(Stored data entries)

·····

File: config.mk
export PLATFORM = sky130hd
export DESIGN_NAME = rx_frame_top
export DESIGN_NICKNAME = d
export VERILOG_FILES = /design/src/hdl/rx_pkg.sv /design/src/hdl/fcs_check.sv /design/src/hdl/ht_phase_vote.sv /design/src/hdl/ht_sig_check.sv /design/src/hdl/legacy_sig_check.sv /design/src/hdl/rx_ctrl.sv /design/src/hdl/rx_frame_top.sv
export VERILOG_INCLUDE_DIRS = /design/src /design/src/include
export SDC_FILE = /design/constraint.sdc
export NUM_CORES = 1
export LEC_CHECK = 0
export CORE_ASPECT_RATIO = 1.75
export CORE_MARGIN = 2
export CORE_UTILIZATION = 55
export CTS_BUF_LIST = sky130_fd_sc_hd__clkbuf_8 sky130_fd_sc_hd__clkbuf_16
export DETAILED_ROUTE_END_ITERATION = 16
export DONT_BUFFER_PORTS = 1
export PLACE_DENSITY = 0.71
export SLEW_MARGIN = 25
export SYNTH_ARGS = -nofsm -noshare
export SYNTH_HDL_FRONTEND = slang
export SYNTH_SLANG_ARGS = --single-unit
File: constraint.sdc
create_clock -name clock -period 4.5 [get_ports clock]
set_clock_uncertainty 0.2 [all_clocks]
set_input_delay 0.675 -clock clock [delete_from_list [all_inputs] [get_ports clock]]
set_output_delay 0.675 -clock clock [all_outputs]
set_load 0.005 [all_outputs]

·····

Each record above is to be written out again, without any change.

File: config.mk
export PLATFORM = sky130hd
export DESIGN_NAME = rx_frame_top
export DESIGN_NICKNAME = d
export VERILOG_FILES = /design/src/hdl/rx_pkg.sv /design/src/hdl/fcs_check.sv /design/src/hdl/ht_phase_vote.sv /design/src/hdl/ht_sig_check.sv /design/src/hdl/legacy_sig_check.sv /design/src/hdl/rx_ctrl.sv /design/src/hdl/rx_frame_top.sv
export VERILOG_INCLUDE_DIRS = /design/src /design/src/include
export SDC_FILE = /design/constraint.sdc
export NUM_CORES = 1
export LEC_CHECK = 0
export CORE_ASPECT_RATIO = 1.75
export CORE_MARGIN = 2
export CORE_UTILIZATION = 55
export CTS_BUF_LIST = sky130_fd_sc_hd__clkbuf_8 sky130_fd_sc_hd__clkbuf_16
export DETAILED_ROUTE_END_ITERATION = 16
export DONT_BUFFER_PORTS = 1
export PLACE_DENSITY = 0.71
export SLEW_MARGIN = 25
export SYNTH_ARGS = -nofsm -noshare
export SYNTH_HDL_FRONTEND = slang
export SYNTH_SLANG_ARGS = --single-unit
File: constraint.sdc
create_clock -name clock -period 4.5 [get_ports clock]
set_clock_uncertainty 0.2 [all_clocks]
set_input_delay 0.675 -clock clock [delete_from_list [all_inputs] [get_ports clock]]
set_output_delay 0.675 -clock clock [all_outputs]
set_load 0.005 [all_outputs]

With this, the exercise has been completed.